TASK PROMPT: Go through the lines below and tally those containing the string "class". Respond with the number only.
(SOURCE MATERIAL Opens)
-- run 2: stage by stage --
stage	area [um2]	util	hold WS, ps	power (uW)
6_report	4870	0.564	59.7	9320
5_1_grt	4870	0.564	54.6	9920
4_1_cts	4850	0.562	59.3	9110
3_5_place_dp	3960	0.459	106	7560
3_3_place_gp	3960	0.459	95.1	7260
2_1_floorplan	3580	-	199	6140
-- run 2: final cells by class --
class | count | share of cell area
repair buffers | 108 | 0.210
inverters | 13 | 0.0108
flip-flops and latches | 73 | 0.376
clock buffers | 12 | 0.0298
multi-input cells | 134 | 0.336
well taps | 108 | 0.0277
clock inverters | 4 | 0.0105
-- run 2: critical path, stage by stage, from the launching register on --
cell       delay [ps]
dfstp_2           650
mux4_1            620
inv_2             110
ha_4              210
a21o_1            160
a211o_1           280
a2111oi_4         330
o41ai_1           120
(SOURCE MATERIAL Closes)
OUTPUT FOR THIS EXERCISE: 2